Di sisi lain, Prabowo punya kepentingan politik yang sangat menentukan terkait pasangan yang akan dipilihnya. Jokowi sebagai petahana adalah calon yang sangat kuat. Oleh karena itu, Prabowo memang harus tepat memilih calon wakil presiden untuk menghadapi Jokowi pada 2019 nanti. Jika salah pilih, akan sulit untuk menandingi popularitas Jokowi yang semakin tidak terbendung.

Bagi Prabowo, keuntungan terbesar memilih Gatot adalah dari sisi popularitas, penerimaan masyarakat sipil terhadap sosoknya, kedekatannya dengan kelompok Islam, dan tentu saja karena Gatot akan pensiun dalam beberapa bulan lagi. Fakta ini tentu sangat menguntungkan secara politik bagi Prabowo.

Namun, hal ini juga membuat posisi politik Gatot menarik juga untuk Jokowi – walaupun posisi militer sebagai wakil presiden sepertinya sangat sulit dibayangkan. Yang jelas hal ini juga tetap mungkin terjadi. Kalaupun Gatot bisa berpasangan dengan Prabowo, maka kubu Jokowi tentu punya pekerjaan rumah yang berat untuk menghadapi pasangan jenderal ini.

Dilema Pretorianisme

Manuver politik Gatot akhir-akhir ini memang terlihat semakin terbuka – walaupun tidak menutup kemungkinan Gatot punya agenda lain di belakangnya yang sesuai dengan tupoksi seorang Panglima TNI.

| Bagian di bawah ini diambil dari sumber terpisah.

Setup of JK:
==> flow/design.v <==
`timescale 1ns / 1ps
module mat_mul #
	(
        parameter integer DIM_LOG = 2,     
        parameter integer DIM = 2**DIM_LOG,
        parameter integer SIZE = DIM*DIM,
        parameter integer SIZE_LOG = 2*DIM_LOG,
        parameter integer DATA_WIDTH = 32
    )
    (
		input wire  s00_axi_aclk,
		input wire  s00_axi_aresetn,
		output wire  s00_axis_tready,
		input wire [DATA_WIDTH-1 : 0] s00_axis_tdata,
		input wire  s00_axis_tlast,
        input wire  s00_axis_tvalid,
		output wire  m00_axis_tvalid,
        output wire [DATA_WIDTH-1 : 0] m00_axis_tdata,
        output wire [(DATA_WIDTH/8)-1 : 0] m00_axis_tstrb,
        output wire  m00_axis_tlast,
        input wire  m00_axis_tready,
        input wire sel, 
        input wire start
    );
	reg busy;               
	reg item_done;          
	reg matrix_done;        
	reg start_transfer;     
	reg transfer;           
	reg last_transfer;      
	reg mac_enable;         
    reg [DATA_WIDTH-1 : 0] mem_A [0 : SIZE-1];  
    reg [DATA_WIDTH-1 : 0] mem_B [0 : SIZE-1];  
    reg [DATA_WIDTH-1 : 0] mem_R [0 : SIZE-1];  
    reg [DATA_WIDTH-1 : 0] mat_A;    
    reg [DATA_WIDTH-1 : 0] mat_B;    
    reg [DATA_WIDTH-1 : 0] mat_R;    
    reg [SIZE_LOG-1 : 0] addr_stream_in;     
    reg [SIZE_LOG-1 : 0] addr_stream_out;    
    wire [SIZE_LOG-1 : 0] addr_A;    
    wire [SIZE_LOG-1 : 0] addr_B;    
    reg [SIZE_LOG-1 : 0] addr_R;     
    reg [DIM_LOG-1 : 0] row_cnt;     
    reg [DIM_LOG-1 : 0] col_cnt;     
    reg [DIM_LOG-1 : 0] tmp_cnt;     
    wire [DATA_WIDTH-1 : 0] mad;     
    reg [DATA_WIDTH-1 : 0] mac;      
    assign s00_axis_tready = !busy  && s00_axis_tvalid ;  
    always @ (posedge s00_axi_aclk) begin
        if (!s00_axi_aresetn || s00_axis_tlast)
            addr_stream_in <= 0;
        else if (s00_axis_tready)  
            addr_stream_in <= addr_stream_in+1 ;  
    end
    always @ (posedge s00_axi_aclk) begin 
        if (s00_axis_tvalid && !sel && s00_axis_tready)  
            mem_A [addr_stream_in] <= s00_axis_tdata;
        if (busy)  
            mat_A <= mem_A [addr_A];
    end
    always @ (posedge s00_axi_aclk) begin
        if (s00_axis_tvalid && sel && s00_axis_tready)  
            mem_B [addr_stream_in] <= s00_axis_tdata;
        if (busy)  
            mat_B <= mem_B [addr_B];
    end
    assign m00_axis_tstrb = 4'hf;    
    assign m00_axis_tdata = mat_R;   
    assign m00_axis_tlast = last_transfer;   
    assign m00_axis_tvalid =  transfer; 
    always @ (posedge s00_axi_aclk) begin
        if (!s00_axi_aresetn || matrix_done)  
            addr_stream_out <= 0;
        else if ((m00_axis_tready && transfer  || start_transfer  ))  
            addr_stream_out <=   addr_stream_out + 1;  
    end
    always @ (posedge s00_axi_aclk) begin
        if (!s00_axi_aresetn)
            start_transfer <= 0;
        else
            start_transfer <= matrix_done; 
    end
    always @ (posedge s00_axi_aclk) begin
        if (!s00_axi_aresetn || (m00_axis_tlast && m00_axis_tvalid && m00_axis_tready))  
            transfer <= 0;
        else if (start_transfer)  
            transfer <= 1; 
    end
    always @ (posedge s00_axi_aclk) begin
        if (!s00_axi_aresetn)
            last_transfer <= 0;
        else if (m00_axis_tready && transfer || start_transfer)
            last_transfer <= (addr_stream_out == SIZE-1); 
    end
    always @ (posedge s00_axi_aclk) begin
        if (item_done)  
            mem_R [addr_R] <= mad ;  
        if (m00_axis_tready && transfer || start_transfer)  
            mat_R <= mem_R [addr_stream_out];
    end
    always @ (posedge s00_axi_aclk) begin
        if (!s00_axi_aresetn || matrix_done ) 
            busy <= 0;
        else if (start )  
            busy <= 1'b1;
    end
    always @ (posedge s00_axi_aclk) begin
        if (!s00_axi_aresetn)
            item_done <= 0;
        else
            item_done <= (tmp_cnt==DIM-1 && busy) ;  
    end
    always @ (posedge s00_axi_aclk) begin
        if (!s00_axi_aresetn)
            matrix_done <= 0;
        else
            matrix_done <= (row_cnt == DIM-1) && (col_cnt == DIM-1) && (tmp_cnt==DIM-1) ;  
    end
    always @ (posedge s00_axi_aclk) begin
        if (!s00_axi_aresetn || start || tmp_cnt == DIM)  
            tmp_cnt <= 0;
        else if (busy && !matrix_done)  
            tmp_cnt <= tmp_cnt + 1;
    end
    always @ (posedge s00_axi_aclk) begin
        if (!s00_axi_aresetn || start || col_cnt==DIM)  
            col_cnt <= 0;
        else if (busy && tmp_cnt==DIM-1)  
            col_cnt <= col_cnt + 1;
    end
    always @ (posedge s00_axi_aclk) begin
        if (!s00_axi_aresetn || start || row_cnt==DIM)  
            row_cnt <= 0;
        else if (busy && col_cnt == DIM-1 && tmp_cnt==DIM-1)  
            row_cnt <= row_cnt + 1;
    end
    assign addr_A = row_cnt * (DIM) + tmp_cnt;  
    assign addr_B = tmp_cnt * (DIM) + col_cnt;
    always @ (posedge s00_axi_aclk) begin
        if (!s00_axi_aresetn || start)
            addr_R <= 0;
        else if (busy && item_done)  
            addr_R <= addr_R + 1 ;  
    end
    assign mad = mat_A * mat_B + mac;
    always @ (posedge s00_axi_aclk) begin
       if (!s00_axi_aresetn || tmp_cnt==0 )  
           mac <= 0;
       else if (mac_enable)
           mac <= mad ;  
    end
    always @ (posedge s00_axi_aclk) begin
       if (!s00_axi_aresetn)
           mac_enable <= 0;
       else if (busy)
           mac_enable <= 1;  
    end
endmodule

Namun, pretorianisme atau ikut berpolitiknya seorang jenderal militer aktif tetap mendatangkan dilema. Dalam sejarahnya, pretorianisme selalu punya dampak buruk bagi pemerintahan suatu negara karena jika militer kuat secara politik, ancaman kudeta terhadap pemerintahan sipil akan selalu terjadi.

Indonesia memang telah melewati masa-masa ketika dikuasai oleh militer. Namun, pasca reformasi campur tangan militer dalam politik Indonesia masih sangat kental – walaupun masih sebatas pada tokoh-tokoh purnawirawan. Bahkan, tokoh militer masih dianggap sebagai sentral kuasa.

Pretorian adalah kelompok pengawal raja-raja Romawi yang seringkali terlibat dalam politik. (Foto: istimewa)

Wacana Prabowo-Gatot untuk 2019 memang terlihat ambisius, namun sangat mungkin terjadi. Meskipun demikian, perlu juga dicatat, jangan sampai nama Gatot hanya sekedar dipakai untuk ‘meramaikan’ suasana politik nasional. Bagaimana pun juga hubungan sipil-militer manjadi isu yang sangat ‘seksi’ untuk diperbincangkan dan bahkan mempengaruhi peta politik nasional.

Jangan sampai kasus Gatot ini mengulang apa yang terjadi pada jenderal Moeldoko yang pada saat akan berakhir masa jabatannya juga digadang-gadang akan terjun ke dunia politik dan bahkan mendirikan partai politik. Namun, nyatanya? Saat ini nama Moeldoko entah di mana. Jangan sampai nama Gatot juga akan seperti Moeldoko di kemudian hari: menghilang entah ke mana.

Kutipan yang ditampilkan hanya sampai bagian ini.